Characterization of polycyclic aromatic hydrocarbons (PAHs) in atmospheric particles (PM2.5) in the North China Plain using positive-ion atmospheric pressure photoionization (APPI) coupled with fourier transform ion cyclotron resonance mass spectrometry (FT-ICR MS)

Abstract

Many aromatic compounds, including 16 types of U.S. EPA priority PAHs, exist in substituted or unsubstituted forms and have high toxicities. Aromatic compounds in aerosols collected in the North China Plain (NCP) were characterized by GC-MS and atmospheric pressure photoionization (APPI) Fourier transform-ion cyclotron resonance mass spectrometry (FT-ICR MS). The concentrations of the 16 types of PAHs in the collected samples ranged from 277.0 to 876.8 ng/m3, which were higher than those collected in other regions and countries. Previous studies reported that only 27 wt% of aromatic compounds could be eluted using the GC system and demonstrated that APPI FT-ICR MS is a useful method for identifying large-molecular aromatics.

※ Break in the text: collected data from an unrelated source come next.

$ cat src/ixseq_pkg.sv
// Package holding sequencer classes, states and cycle counts
package ixseq_pkg;
	// Instruction classes the sequencer serves
	typedef enum logic [3:0] {
		IXSEQ_JMP    = 4'h0, // jump_op indexed
		IXSEQ_ACC    = 4'h1, // accumulator operand read
		IXSEQ_LD16   = 4'h2, // load_stack_pointer, load_index_register, compare
		IXSEQ_STA    = 4'h3, // store_accumulator
		IXSEQ_RMW    = 4'h4, // read-modify-write group
		IXSEQ_TST    = 4'h5, // test_operand
		IXSEQ_ST16   = 4'h6, // store_stack_pointer, store_index_register
		IXSEQ_JSR    = 4'h7, // jump_to_subroutine indexed
		IXSEQ_BSR    = 4'h8  // branch_to_subroutine relative
	} ixseq_class_t;

	// Sequencer state, one-hot
	typedef enum logic [1:0] {
		IXSEQ_IDLE = 2'b01,
		IXSEQ_RUN  = 2'b10
	} ixseq_state_t;

	// Cycle totals per class
	localparam logic [3:0] IXSEQ_N_JMP  = 4'h4;
	localparam logic [3:0] IXSEQ_N_ACC  = 4'h5;
	localparam logic [3:0] IXSEQ_N_LD16 = 4'h6;
	localparam logic [3:0] IXSEQ_N_STA  = 4'h6;
	localparam logic [3:0] IXSEQ_N_RMW  = 4'h7;
	localparam logic [3:0] IXSEQ_N_ST16 = 4'h7;
	localparam logic [3:0] IXSEQ_N_JSR  = 4'h8;
	localparam logic [3:0] IXSEQ_N_BSR  = 4'h8;
	// Reset values
	localparam logic [15:0] IXSEQ_ADDR_RST = 16'h0000;
	localparam logic [7:0]  IXSEQ_DATA_RST = 8'h00;
endpackage

$ cat src/ixseq_top.sv
// Indexed-mode bus sequencer: per-cycle strobe, address, direction and data
// Operation
// - Subroutine-branch cycles 4,5 push return bytes.
// - Subroutine-branch cycles 6-8 strobe low reads.
// - Ignore data bus in irrelevant cycles.
// - Indexed jump: four cycles, two dummy reads.
// - Accumulator read: five cycles, operand last.
// - Sixteen-bit loads: six cycles, high then low.
// - Accumulator store: six cycles, write last.
// - Modify ops: seven cycles, read, dummy, write.
// - Test operand keeps strobe low finally.
// - Sixteen-bit stores: seven cycles, high then low.
// - Indexed subroutine jump: eight cycles, push return.
// - Last three subroutine cycles strobe low reads.
// - Opcode then offset fetched, strobe high.
`timescale 1ns/1ps
module ixseq_top
	import ixseq_pkg::*;
(
	input  wire logic         mclk,
	input  wire logic         arst_n,
	input  wire logic         start,          // Pulse: begin at cycle 1, same clock domain
	input  wire ixseq_class_t opClass,        // Class, sampled with start
	input  wire logic [15:0]  opcodeAddr,     // Address of opcode
	input  wire logic [15:0]  indexReg,       // Index register
	input  wire logic [15:0]  stackPtr,       // Stack pointer
	input  wire logic [15:0]  returnAddr,     // Return address to push
	input  wire logic [15:0]  subAddr,        // Relative subroutine target
	input  wire logic [15:0]  storeWord,      // Register for 16-bit stores
	input  wire logic [7:0]   accData,        // Accumulator for store
	input  wire logic [7:0]   newOperand,     // Modified operand value
	input  wire logic [7:0]   dataIn,         // Data bus input
	output logic              valid_memory_strobe,
	output logic [15:0]       addrOut,
	output logic              readNotWrite,
	output logic [7:0]        dataOut,
	output logic              dataOe,         // High while driving data bus
	output logic [7:0]        offsetByte,     // Captured offset
	output logic [7:0]        operandHi,      // Captured operand / high byte
	output logic [7:0]        operandLo,      // Captured low byte
	output logic              busy,
	output logic              done            // Pulse in last cycle
);
	ixseq_state_t state_r, state_nxt;
	ixseq_class_t cls_r;                      // Latched class
	logic [3:0]   cyc_r, cyc_nxt;             // Current cycle number, 1-based
	logic [15:0]  op_r, ix_r, sp_r, ret_r, sub_r, sw_r;
	logic [7:0]   acc_r, off_r, hi_r, lo_r;

	// Address arithmetic; offset taken unsigned
	wire [15:0] noCarryAddr = {ix_r[15:8], 8'(ix_r[7:0] + off_r)};
	wire [15:0] effAddr     = 16'(ix_r + {8'h00, off_r});
	wire [15:0] effAddr1    = 16'(effAddr + 16'h0001);

	wire [3:0] lastCyc =
		(cls_r == IXSEQ_JMP)  ? IXSEQ_N_JMP  :
		(cls_r == IXSEQ_ACC)  ? IXSEQ_N_ACC  :
		(cls_r == IXSEQ_LD16) ? IXSEQ_N_LD16 :
		(cls_r == IXSEQ_STA)  ? IXSEQ_N_STA  :
		(cls_r == IXSEQ_ST16) ? IXSEQ_N_ST16 :
		(cls_r == IXSEQ_JSR)  ? IXSEQ_N_JSR  :
		(cls_r == IXSEQ_BSR)  ? IXSEQ_N_BSR  : IXSEQ_N_RMW;

	// Per-cycle bus plan, combinational
	logic        vma_c, rd_c, oe_c;
	logic [15:0] ad_c;
	logic [7:0]  do_c;
	always_comb begin
		vma_c = 1'b1;
		rd_c  = 1'b1;
		oe_c  = 1'b0;
		ad_c  = op_r;
		do_c  = IXSEQ_DATA_RST;
		if (cyc_r == 4'h1) begin
			ad_c = op_r;
		end else if (cyc_r == 4'h2) begin
			ad_c = 16'(op_r + 16'h0001);
		end else if (cls_r == IXSEQ_BSR) begin
			// Relative subroutine branch tail
			unique case (cyc_r)
				4'h3: begin vma_c = 1'b0; ad_c = ret_r; end
				4'h4: begin rd_c = 1'b0; oe_c = 1'b1; ad_c = sp_r; do_c = ret_r[7:0]; end
				4'h5: begin
					rd_c = 1'b0; oe_c = 1'b1;
					ad_c = 16'(sp_r - 16'h0001);
					do_c = ret_r[15:8];
				end
				4'h6: begin vma_c = 1'b0; ad_c = 16'(sp_r - 16'h0002); end
				4'h7: begin vma_c = 1'b0; ad_c = ret_r; end
				default: begin vma_c = 1'b0; ad_c = sub_r; end
			endcase
		end else if (cls_r == IXSEQ_JSR) begin
			unique case (cyc_r)
				4'h3: begin vma_c = 1'b0; ad_c = ix_r; end
				4'h4: begin rd_c = 1'b0; oe_c = 1'b1; ad_c = sp_r; do_c = ret_r[7:0]; end
				4'h5: begin
					rd_c = 1'b0; oe_c = 1'b1;
					ad_c = 16'(sp_r - 16'h0001);
					do_c = ret_r[15:8];
				end
				4'h6: begin vma_c = 1'b0; ad_c = 16'(sp_r - 16'h0002); end
				4'h7: begin vma_c = 1'b0; ad_c = ix_r; end
				default: begin vma_c = 1'b0; ad_c = noCarryAddr; end
			endcase
		end else if (cyc_r == 4'h3) begin
			vma_c = 1'b0;
			ad_c  = ix_r;
		end else if (cyc_r == 4'h4) begin
			vma_c = 1'b0;
			ad_c  = noCarryAddr;
		end else begin
			ad_c = effAddr;
			unique case (cls_r)
				IXSEQ_LD16: if (cyc_r == 4'h6) ad_c = effAddr1;
				IXSEQ_STA: if (cyc_r == 4'h5) vma_c = 1'b0;
					else begin rd_c = 1'b0; oe_c = 1'b1; do_c = acc_r; end
				IXSEQ_RMW, IXSEQ_TST: begin
					if (cyc_r == 4'h6) vma_c = 1'b0;
					else if (cyc_r == 4'h7) begin
						vma_c = (cls_r != IXSEQ_TST);
						rd_c  = 1'b0;
						oe_c  = 1'b1;
						do_c  = newOperand;
					end
				end
				IXSEQ_ST16: begin
					if (cyc_r == 4'h5) vma_c = 1'b0;
					else begin
						rd_c = 1'b0;
						oe_c = 1'b1;
						ad_c = (cyc_r == 4'h7) ? effAddr1 : effAddr;
						do_c = (cyc_r == 4'h7) ? sw_r[7:0] : sw_r[15:8];
					end
				end
				default: vma_c = 1'b1;
			endcase
		end
	end

	// Capture enables: only strobe-high read cycles load data
	wire capOff = (state_r == IXSEQ_RUN) && (cyc_r == 4'h2);
	wire capHi  = (state_r == IXSEQ_RUN) && (cyc_r == 4'h5) && (cls_r != IXSEQ_BSR)
		&& (cls_r != IXSEQ_JSR) && (cls_r != IXSEQ_STA) && (cls_r != IXSEQ_ST16);
	wire capLo  = (state_r == IXSEQ_RUN) && (cyc_r == 4'h6) && (cls_r == IXSEQ_LD16);
	wire isLast = (state_r == IXSEQ_RUN) && (cyc_r == lastCyc);

	// Next state and cycle counter
	always_comb begin
		state_nxt = state_r;
		cyc_nxt   = cyc_r;
		unique case (state_r)
			IXSEQ_IDLE: if (start) begin
				state_nxt = IXSEQ_RUN;
				cyc_nxt   = 4'h1;
			end
			IXSEQ_RUN: if (isLast) begin
				// Back-to-back start goes straight to cycle 1
				state_nxt = start ? IXSEQ_RUN : IXSEQ_IDLE;
				cyc_nxt   = start ? 4'h1 : 4'h0;
			end else begin
				cyc_nxt = 4'(cyc_r + 4'h1);
			end
			default: begin
				state_nxt = IXSEQ_IDLE;
				cyc_nxt   = 4'h0;
			end
		endcase
	end
	wire takeStart = start && ((state_r == IXSEQ_IDLE) || isLast);

	// Control state
	always_ff @(posedge mclk or negedge arst_n) begin
		if (!arst_n) begin
			state_r <= IXSEQ_IDLE;
			cyc_r   <= 4'h0;
		end else begin
			state_r <= state_nxt;
			cyc_r   <= cyc_nxt;
		end
	end

	// Operand context latched at start
	always_ff @(posedge mclk or negedge arst_n) begin
		if (!arst_n) begin
			cls_r <= IXSEQ_JMP;
			op_r  <= IXSEQ_ADDR_RST;
			ix_r  <= IXSEQ_ADDR_RST;
			sp_r  <= IXSEQ_ADDR_RST;
			ret_r <= IXSEQ_ADDR_RST;
			sub_r <= IXSEQ_ADDR_RST;
			sw_r  <= IXSEQ_ADDR_RST;
			acc_r <= IXSEQ_DATA_RST;
		end else if (takeStart) begin
			cls_r <= opClass;
			op_r  <= opcodeAddr;
			ix_r  <= indexReg;
			sp_r  <= stackPtr;
			ret_r <= returnAddr;
			sub_r <= subAddr;
			sw_r  <= storeWord;
			acc_r <= accData;
		end
	end

	// Capture flags delayed one clock: the bus shows a plan cycle one clock late,
	// so the memory answers then; sampling earlier would catch the previous bus cycle
	logic capOff_r;                           // Bus now shows the offset fetch
	logic capHi_r;                            // Bus now shows operand / high byte read
	logic capLo_r;                            // Bus now shows low byte read
	always_ff @(posedge mclk or negedge arst_n) begin
		if (!arst_n) begin
			capOff_r <= 1'b0;
			capHi_r  <= 1'b0;
			capLo_r  <= 1'b0;
		end else begin
			capOff_r <= capOff;
			capHi_r  <= capHi;
			capLo_r  <= capLo;
		end
	end

	// Data captures from the bus, at the end of the matching bus cycle
	always_ff @(posedge mclk or negedge arst_n) begin
		if (!arst_n) begin
			off_r <= IXSEQ_DATA_RST;
			hi_r  <= IXSEQ_DATA_RST;
			lo_r  <= IXSEQ_DATA_RST;
		end else begin
			if (capOff_r) off_r <= dataIn;
			if (capHi_r) hi_r <= dataIn;
			if (capLo_r) lo_r <= dataIn;
		end
	end

	// Registered bus outputs; plan is for the cycle now running
	wire runNxt = (state_nxt == IXSEQ_RUN);
	always_ff @(posedge mclk or negedge arst_n) begin
		if (!arst_n) begin
			valid_memory_strobe <= 1'b0;
			addrOut             <= IXSEQ_ADDR_RST;
			readNotWrite        <= 1'b1;
			dataOut             <= IXSEQ_DATA_RST;
			dataOe              <= 1'b0;
			busy                <= 1'b0;
			done                <= 1'b0;
		end else begin
			valid_memory_strobe <= (state_r == IXSEQ_RUN) && vma_c;
			addrOut             <= ad_c;
			readNotWrite        <= (state_r != IXSEQ_RUN) || rd_c;
			dataOut             <= do_c;
			dataOe              <= (state_r == IXSEQ_RUN) && oe_c;
			busy                <= runNxt;
			done                <= isLast;
		end
	end

	// Captured bytes out
	always_ff @(posedge mclk or negedge arst_n) begin
		if (!arst_n) begin
			offsetByte <= IXSEQ_DATA_RST;
			operandHi  <= IXSEQ_DATA_RST;
			operandLo  <= IXSEQ_DATA_RST;
		end else begin
			offsetByte <= off_r;
			operandHi  <= hi_r;
			operandLo  <= lo_r;
		end
	end

endmodule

In this study, two samples collected from the NCP were successfully characterized by APPI FT-ICR MS. In the APPI + mode, 231 and 228 CH formulas (containing only C and H and having a double bond equivalent (DBE) of 4 or greater) were identified, accounting for 10% of the numerical fraction and more than 40% of the intensity fraction. The FT-ICR data revealed that condensed PAHs with 6–8 aromatic rings had relatively high abundances and that a series of PAH homologs (alkylated PAHs) with identical DBE values ranging from 4 to 30 were present. Furthermore, heteroatom groups were also identified as significant components of the aromatic fractions. The O1, O2, N1, NO2, and S1 class species with DBE values of 3–34 and carbon numbers of 11–42 were identified by APPI FT-ICR MS. The heteroatom PAHs had DBE values and carbon number distributions similar to regular PAHs. The aromatic fractions determined in this work provide useful data for future quantitative analyses of aromatic compounds with high toxicities and our findings will help improve the current understanding of PAH compositions in the northern China. However, further research is needed to determine the abundances and toxicities of various apparent or substituted PAHs outside of the 16 types identified by the U.S. EPA as priority PAH compounds, which have been extensively researched.